#### [ASSIGNMENT]
Where the records below show a line containing "end else if (mode == MODE_UTF8_RAW)", start copying; end with the line containing "if (mode == MODE_UTF8_CP1252)", and copy it too.

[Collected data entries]
►

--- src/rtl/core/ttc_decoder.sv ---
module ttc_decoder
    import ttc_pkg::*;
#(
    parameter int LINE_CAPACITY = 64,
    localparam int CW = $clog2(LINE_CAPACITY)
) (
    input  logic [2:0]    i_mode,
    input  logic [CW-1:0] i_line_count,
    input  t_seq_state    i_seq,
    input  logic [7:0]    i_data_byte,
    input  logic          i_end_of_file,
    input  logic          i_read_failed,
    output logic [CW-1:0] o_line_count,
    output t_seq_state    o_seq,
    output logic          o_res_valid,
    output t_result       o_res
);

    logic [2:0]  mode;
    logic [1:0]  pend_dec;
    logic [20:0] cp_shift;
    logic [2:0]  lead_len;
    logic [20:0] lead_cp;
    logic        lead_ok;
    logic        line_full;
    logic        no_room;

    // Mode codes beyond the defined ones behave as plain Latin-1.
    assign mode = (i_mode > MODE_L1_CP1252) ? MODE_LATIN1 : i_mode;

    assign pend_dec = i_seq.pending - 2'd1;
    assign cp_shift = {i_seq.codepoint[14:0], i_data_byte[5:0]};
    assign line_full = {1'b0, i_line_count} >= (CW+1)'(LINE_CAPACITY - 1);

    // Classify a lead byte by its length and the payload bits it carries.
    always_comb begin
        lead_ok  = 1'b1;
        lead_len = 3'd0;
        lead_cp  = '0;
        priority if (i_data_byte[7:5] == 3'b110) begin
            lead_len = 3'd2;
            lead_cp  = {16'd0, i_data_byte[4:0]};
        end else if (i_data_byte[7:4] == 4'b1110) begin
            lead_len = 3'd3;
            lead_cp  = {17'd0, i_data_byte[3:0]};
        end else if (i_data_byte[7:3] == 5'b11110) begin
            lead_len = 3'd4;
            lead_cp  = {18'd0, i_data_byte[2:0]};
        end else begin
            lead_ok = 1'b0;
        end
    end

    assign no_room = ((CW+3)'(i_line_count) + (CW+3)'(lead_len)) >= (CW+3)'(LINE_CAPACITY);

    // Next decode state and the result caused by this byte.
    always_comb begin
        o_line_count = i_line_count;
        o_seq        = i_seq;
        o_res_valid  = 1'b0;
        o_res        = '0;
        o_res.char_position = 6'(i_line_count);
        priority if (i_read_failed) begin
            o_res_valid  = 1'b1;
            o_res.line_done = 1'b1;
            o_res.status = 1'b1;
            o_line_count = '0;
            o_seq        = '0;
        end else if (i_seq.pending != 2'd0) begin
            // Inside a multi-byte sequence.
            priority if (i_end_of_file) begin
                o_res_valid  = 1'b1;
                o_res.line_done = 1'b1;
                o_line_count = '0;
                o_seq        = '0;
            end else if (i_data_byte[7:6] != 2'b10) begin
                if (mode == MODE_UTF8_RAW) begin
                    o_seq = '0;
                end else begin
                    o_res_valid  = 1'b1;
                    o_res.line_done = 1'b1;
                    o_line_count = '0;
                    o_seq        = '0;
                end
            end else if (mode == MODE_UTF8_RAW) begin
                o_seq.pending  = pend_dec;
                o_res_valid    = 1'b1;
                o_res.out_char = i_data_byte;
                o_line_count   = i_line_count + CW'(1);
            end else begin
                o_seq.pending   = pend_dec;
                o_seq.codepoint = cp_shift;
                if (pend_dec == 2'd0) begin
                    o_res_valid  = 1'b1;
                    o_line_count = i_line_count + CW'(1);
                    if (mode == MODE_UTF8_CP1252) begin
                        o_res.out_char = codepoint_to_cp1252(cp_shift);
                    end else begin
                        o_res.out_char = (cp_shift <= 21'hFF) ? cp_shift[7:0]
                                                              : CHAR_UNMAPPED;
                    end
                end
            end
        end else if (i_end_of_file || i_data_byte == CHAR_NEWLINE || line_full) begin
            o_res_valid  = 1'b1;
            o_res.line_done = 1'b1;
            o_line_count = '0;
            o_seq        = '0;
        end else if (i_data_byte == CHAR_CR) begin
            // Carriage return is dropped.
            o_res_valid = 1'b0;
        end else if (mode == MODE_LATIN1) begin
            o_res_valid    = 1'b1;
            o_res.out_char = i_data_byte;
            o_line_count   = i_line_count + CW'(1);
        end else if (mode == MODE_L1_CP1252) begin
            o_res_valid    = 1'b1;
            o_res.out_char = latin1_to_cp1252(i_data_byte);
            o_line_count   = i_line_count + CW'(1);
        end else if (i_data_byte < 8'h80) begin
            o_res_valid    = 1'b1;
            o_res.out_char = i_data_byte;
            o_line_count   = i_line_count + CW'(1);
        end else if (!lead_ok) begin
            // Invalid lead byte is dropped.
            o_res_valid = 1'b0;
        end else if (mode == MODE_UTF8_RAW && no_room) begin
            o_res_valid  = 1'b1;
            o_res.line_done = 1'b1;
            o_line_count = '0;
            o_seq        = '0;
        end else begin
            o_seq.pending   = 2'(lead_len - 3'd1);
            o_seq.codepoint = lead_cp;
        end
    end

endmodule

◄

#### [RESPONSE AREA]
            end else if (mode == MODE_UTF8_RAW) begin
                o_seq.pending  = pend_dec;
                o_res_valid    = 1'b1;
                o_res.out_char = i_data_byte;
                o_line_count   = i_line_count + CW'(1);
            end else begin
                o_seq.pending   = pend_dec;
                o_seq.codepoint = cp_shift;
                if (pend_dec == 2'd0) begin
                    o_res_valid  = 1'b1;
                    o_line_count = i_line_count + CW'(1);
                    if (mode == MODE_UTF8_CP1252) begin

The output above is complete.